The Centers for Disease Control and Prevention recommends universal mask-wearing in school settings to prevent the spread of COVID-19.

“By discouraging families and school districts from following this guidance, the conditions referenced above undermine efforts to stop the spread of COVID-19,” the Treasury Department wrote in last week’s letter.

The Treasury Department started demanding that Ducey change the programs in October. It was part of a concerted effort to force Arizona and some other Republican-led states that have opposed mask mandates or were using pandemic funding to advance their own agendas to end those practices.

Ducey rejected Treasury's request the following month, and last week the Biden administration followed up with a formal demand that it cease using the money for the disputed programs or face either repayment demands or withholding of additional money it is set to receive under Biden's COVID relief bill.

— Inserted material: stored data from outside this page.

This is an optimization exercise on Yosys and OpenROAD, whose aim is small area, a short achievable clock period and few clock cycles, not a production implementation. At most, simulation tests tie the RTL to the original design; equivalence was not proved.

== rev 12 ==
==> flow/design.v (excerpt) <==
module press_aes (
    input  wire         clk,
    input  wire         rst,         
    input  wire         key_valid,
    output wire         key_ready,
    input  wire [1:0]   key_len,     
    input  wire [255:0] key,
    input  wire         in_valid,
    output wire         in_ready,
    input  wire         in_dec,      
    input  wire [127:0] in_data,
    output wire         out_valid,
    input  wire         out_ready,
    output wire [127:0] out_data
);
Size: ~12000 cells after synthesis, roughly 1600 flip-flops, roughly 520 I/O pins, roughly 120000 sq um of cells after synthesis.
Settings: LEC_CHECK=0, ABC_CLOCK_PERIOD_IN_PS=3500, CAP_MARGIN=20, CORE_MARGIN=2, CORE_UTILIZATION=45, CTS_CLUSTER_DIAMETER=200, CTS_CLUSTER_SIZE=20, PLACE_DENSITY=0.6, SETUP_SLACK_MARGIN=5, SLEW_MARGIN=20; clock period 12.0 ns.
standard.sh (not shown) runs the stock make flow with config.mk's settings and CLKGATE_MAP_FILE= SYNTH_SCRIPT=/design/flow/synth_recipe.tcl, a recipe that flattens the netlist after the stock synthesis.
==> flow/flow/run.sh <==
#!/bin/bash
set -euo pipefail
bash standard.sh SETUP_SLACK_MARGIN=8 "BUFFER_PORTS_ARGS=-buffer_cell sky130_fd_sc_hd__buf_1" finish > flow.log 2>&1
Rev 12 finished every stage and its layout cleared the timing, design-rule and antenna checks.
Testbench counts of rev 12, summed over its fixed seeds: cycles 29,406.
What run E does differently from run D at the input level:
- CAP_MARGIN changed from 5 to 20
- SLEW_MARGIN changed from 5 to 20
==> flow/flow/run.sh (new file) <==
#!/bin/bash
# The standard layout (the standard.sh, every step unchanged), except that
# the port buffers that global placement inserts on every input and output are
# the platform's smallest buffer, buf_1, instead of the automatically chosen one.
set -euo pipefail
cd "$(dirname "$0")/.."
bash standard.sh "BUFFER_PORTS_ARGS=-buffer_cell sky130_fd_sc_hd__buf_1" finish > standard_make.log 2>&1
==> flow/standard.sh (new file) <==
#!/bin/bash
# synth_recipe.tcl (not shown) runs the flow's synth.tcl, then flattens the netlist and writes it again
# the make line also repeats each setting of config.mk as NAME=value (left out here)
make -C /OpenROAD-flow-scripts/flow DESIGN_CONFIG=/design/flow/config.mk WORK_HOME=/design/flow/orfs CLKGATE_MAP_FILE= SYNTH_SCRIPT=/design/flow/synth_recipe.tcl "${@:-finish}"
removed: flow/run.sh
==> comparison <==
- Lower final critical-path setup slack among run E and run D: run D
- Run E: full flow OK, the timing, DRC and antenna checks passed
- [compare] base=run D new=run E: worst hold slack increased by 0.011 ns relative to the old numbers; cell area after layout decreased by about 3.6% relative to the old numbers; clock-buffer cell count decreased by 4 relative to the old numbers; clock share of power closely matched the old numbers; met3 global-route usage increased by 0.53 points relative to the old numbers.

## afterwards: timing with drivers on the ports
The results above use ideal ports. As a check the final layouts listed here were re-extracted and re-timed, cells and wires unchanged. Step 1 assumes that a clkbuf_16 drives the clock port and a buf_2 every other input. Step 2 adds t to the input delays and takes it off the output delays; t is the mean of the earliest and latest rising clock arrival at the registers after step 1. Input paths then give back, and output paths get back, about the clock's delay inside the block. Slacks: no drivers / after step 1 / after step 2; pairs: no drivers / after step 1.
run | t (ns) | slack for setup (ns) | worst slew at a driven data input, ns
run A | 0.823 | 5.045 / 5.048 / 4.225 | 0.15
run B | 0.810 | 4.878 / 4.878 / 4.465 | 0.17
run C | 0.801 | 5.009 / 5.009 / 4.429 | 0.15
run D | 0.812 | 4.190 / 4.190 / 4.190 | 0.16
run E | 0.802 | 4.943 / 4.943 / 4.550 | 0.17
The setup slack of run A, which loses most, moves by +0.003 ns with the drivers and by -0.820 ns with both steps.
This is an optimization exercise on Yosys and OpenROAD, whose aim is small area and a short achievable clock period, not a production implementation. Where RTL was checked, it was by simulation tests only, not by an equivalence proof against the original. Power is estimated from default activity; no workload was simulated.

Setup of run A:
==> flow/design.v (excerpt) <==
module welt_rx_flight (
    input  wire         clk,
    input  wire         rst,           
    input  wire         cfg_enc,       
    input  wire         in_valid,
    input  wire [255:0] in_data,       
    output reg          s_valid,
    output reg  [2:0]   s_kind,
    output reg          s_fwd,
    output reg          s_hfail,
    output reg          f_valid,
    output reg  [1:0]   f_result,
    output reg          f_crc_ok,
    output reg          f_hdr_ok,
    output reg  [15:0]  f_fseq,
    output wire         f_fill_next,
    output wire [15:0]  f_ack_seq,
    output wire         f_nak,
    output wire [1:0]   f_nak_rpl
);
    localparam [2:0] K_HEADER = 3'd0;
    localparam [2:0] K_DATA   = 3'd1;
    localparam [2:0] K_LINK   = 3'd2;
    localparam [2:0] K_FILL   = 3'd3;
    localparam [2:0] K_TAG    = 3'd4;
    localparam [2:0] K_SEAL   = 3'd5;
    localparam [1:0] R_ACCEPT  = 2'd0;
    localparam [1:0] R_EMPTY   = 2'd1;
    localparam [1:0] R_DISCARD = 2'd2;
    localparam [1:0] R_FAIL    = 2'd3;
    localparam [8:0] MAX_LEN = 9'd320;
    reg         v1;
    reg [255:0] d1;
    always @(posedge clk) begin
        v1 <= in_valid && !rst;
        d1 <= in_data;
    end
    reg [8:0]  rem;         
    reg        rem_nz;      
    reg [8:0]  rem_saved;   
    reg        saved_nz;    
    reg        hfail_seen;
    reg [15:0] ack_seq;
    reg        nak;
    reg [1:0]  nak_rpl;
    reg [1:0]  last_rpl;    
    reg [4:0]  pos;         
    reg        fill_cur;    
    reg        restart;     
    reg [31:0] s;           
    wire [31:0] se = restart ? 32'h9a317c73 : s;    
    wire [31:0] s_next;     
    wire [15:0] hs;         
  ...
==> flow/config.mk <==
export PLATFORM = sky130hd
export DESIGN_NAME = welt_rx_flight
export DESIGN_NICKNAME = welt_rx_flight
export VERILOG_FILES = /design/flow/design.v
export SDC_FILE = /design/flow/constraint.sdc
export NUM_CORES = 4
export LEC_CHECK = 0
export CAP_MARGIN = 20
export CORE_MARGIN = 2
export CORE_UTILIZATION = 50
export SLEW_MARGIN = 20
==> flow/constraint.sdc <==
create_clock -name core_clock -period 10.0 [get_ports {clk}]
set_input_delay 2.0000 -clock core_clock [delete_from_list [all_inputs] [get_ports {clk}]]
set_output_delay 2.0000 -clock core_clock [all_outputs]
set_load 0.01 [all_outputs]
standard.sh (not shown) runs the stock make flow with config.mk's settings and CLKGATE_MAP_FILE= SYNTH_SCRIPT=/design/flow/synth_recipe.tcl, a recipe that flattens the netlist after the stock synthesis.
==> flow/flow/run.sh <==
#!/bin/bash
# Layout flow: the standard ORFS flow (standard.sh, unchanged synthesis),
# with ORFS settings passed through the environment:
#  - the port buffers that ORFS inserts on every input and output are
#    sky130_fd_sc_hd__buf_1 instead of ORFS's default pick (clkdlybuf4s50_1);
#  - ORFS's timing repair works to a setup slack margin of SETUP_SLACK_MARGIN ns;
set -euo pipefail
export BUFFER_PORTS_ARGS="-buffer_cell sky130_fd_sc_hd__buf_1"
export SETUP_SLACK_MARGIN=6.5
export POST_RESIZE_TCL="$(pwd)/flow/post_resize.tcl"
bash standard.sh > standard.log 2>&1
==> flow/flow/post_resize.tcl <==
# ORFS hook at the end of the placement-stage repair_design
# (3_4_place_resized), before detailed placement legalizes the cells:
# the slot register d1 drives the wide XOR networks over long wires, so its
# flip-flops get the next drive strength (same cell type, dfxtp_1 -> dfxtp_4).
set n 0
foreach inst [get_cells {d1[*]*}] {
  if {[get_property [get_lib_cells -of_objects $inst] name] == "sky130_fd_sc_hd__dfxtp_1"} {
    replace_cell $inst sky130_fd_sc_hd__dfxtp_4
    incr n
  }
}
puts "post_resize.tcl: resized $n d1 flip-flops to dfxtp_4"
[inputs] run B vs run A
==> flow/flow/run.sh <==
#!/bin/bash
# Layout flow: the standard ORFS flow (standard.sh, unchanged synthesis),
# with two ORFS settings passed through the environment:
#  - the port buffers that ORFS inserts on every input and output are
#    sky130_fd_sc_hd__buf_1 instead of ORFS's default pick (clkdlybuf4s50_1);
set -euo pipefail
export BUFFER_PORTS_ARGS="-buffer_cell sky130_fd_sc_hd__buf_1"
export SETUP_SLACK_MARGIN=6.7
bash standard.sh > standard.log 2>&1
removed: flow/flow/post_resize.tcl
Findings:
- Run B completed end to end with timing, DRC and antenna clean.
- Worst setup path endpoint: hs2[15] -> run A, hs2[13] -> run B
- Run B against run A; met3 wirelength from detailed routing is down slightly.
- Run B vs run A: detail-routed via count per cell up
- Number of signal-net buffers in the layout essentially unchanged between run B and run A.
- The final reports for run B and run A show multi-input combinational area share higher in the former.
Context: an optimization exercise on an open-source flow, tuned for small area, a short achievable clock period and few clock cycles per item. The choices shown serve that exercise and are no tape-out recipe. Function was checked by simulation only, so behaviour that the tests miss may differ from the original.

P:
## codec_residue_coder
module codec_residue_coder (
    input  wire        clk,
    input  wire        rst,           
    input  wire        in_valid,
    output wire        in_ready,
    input  wire        in_first,      
    input  wire [1:0]  in_kind,       
    input  wire [2:0]  in_near,       
    input  wire        in_pred_ext,   
    input  wire [15:0] in_p,
    input  wire [15:0] in_x,
    input  wire [15:0] in_a,
    input  wire [15:0] in_b,
    input  wire [15:0] in_c,
    input  wire [15:0] in_d,
    output reg         out_valid,
    input  wire        out_ready,
    output wire [15:0] out_xr,        
    output wire [31:0] out_code,      
    output wire [5:0]  out_len        
);
    localparam NCTX = 50;
    function [16:0] f_range(input [1:0] kind, input [2:0] near);
        f_range =
            (kind == 2'd2 && near == 3'd0) ? 17'd65536 :
            (kind == 2'd2 && near == 3'd1) ? 17'd21846 :
            (kind == 2'd2 && near == 3'd2) ? 17'd13108 :
            (kind == 2'd2 && near == 3'd3) ? 17'd9364 :
            (kind == 2'd2 && near == 3'd4) ? 17'd7283 :
            (kind == 2'd2 && near == 3'd5) ? 17'd5959 :
            (kind == 2'd2 && near == 3'd6) ? 17'd5043 :
            (kind == 2'd2 && near == 3'd7) ? 17'd4370 :
  ...
Size: ~6,900 cells after synthesis, roughly 1,700 flip-flops, roughly 160 I/O pins, ~81,000 µm² of cells after synthesis.
export LEC_CHECK = 0
export ABC_AREA = 1
export CAP_MARGIN = 10
export CORE_MARGIN = 2
export CORE_UTILIZATION = 65
export CTS_BUF_LIST = sky130_fd_sc_hd__clkbuf_16
export CTS_CLUSTER_DIAMETER = 70
export CTS_CLUSTER_SIZE = 30
export PLACE_DENSITY = 0.7
export SLEW_MARGIN = 10
export BUFFER_PORTS_ARGS = -buffer_cell sky130_fd_sc_hd__buf_2
create_clock -name core_clock -period 62.0 [get_ports {clk}]
standard.sh (not shown) runs the stock make flow with config.mk's settings and CLKGATE_MAP_FILE= SYNTH_SCRIPT=/design/flow/synth_recipe.tcl, a recipe that flattens the netlist after the stock synthesis.
==> flow/flow/run.sh <==
#!/bin/bash
# The standard layout, with the port buffers placed as buf_2 cells instead of the
# resizer's default pick (a slow clkdlybuf4s50_1 delay cell). Everything else, synthesis
# included, is standard.sh unchanged.
set -euo pipefail
cd "$(dirname "$0")/.."
echo 'export BUFFER_PORTS_ARGS = -buffer_cell sky130_fd_sc_hd__buf_2' >> config.mk
bash standard.sh > standard.log 2>&1
P went all the way through the flow, and no timing, DRC or antenna check failed.
Testbench counts of P, summed over its fixed seeds: cycles 99,268, items 99,228.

Friday's lawsuit said the Treasury Department initially recognized that states have "broad latitude to choose whether and how to use the (money) to respond to and address the negative economic impact” of COVID-19. But then it changed course, and created the new rules, the suit said.

The Treasury Department said it backs its decisions on the rules.

“Treasury believes the rule is correct and allowed by the statute and Constitution," spokesperson Dayanara Ramirez said.

At issue are two state programs the Republican governor created last summer meant to help schools and students.

Arizona’s Education Plus-Up Grant Program provides $163 million in funding to schools in higher-income areas that received less than $1,800 per student in federal virus aid. Districts that require face coverings or that have closed due to virus outbreaks are ineligible.

Another called the COVID-19 Educational Recovery Benefit Program provides for up to $7,000 for parents if their child’s school requires face coverings or quarantines after exposure. It lets parents use the money for private school tuition or other education costs and its design mirrors the state’s existing school voucher program.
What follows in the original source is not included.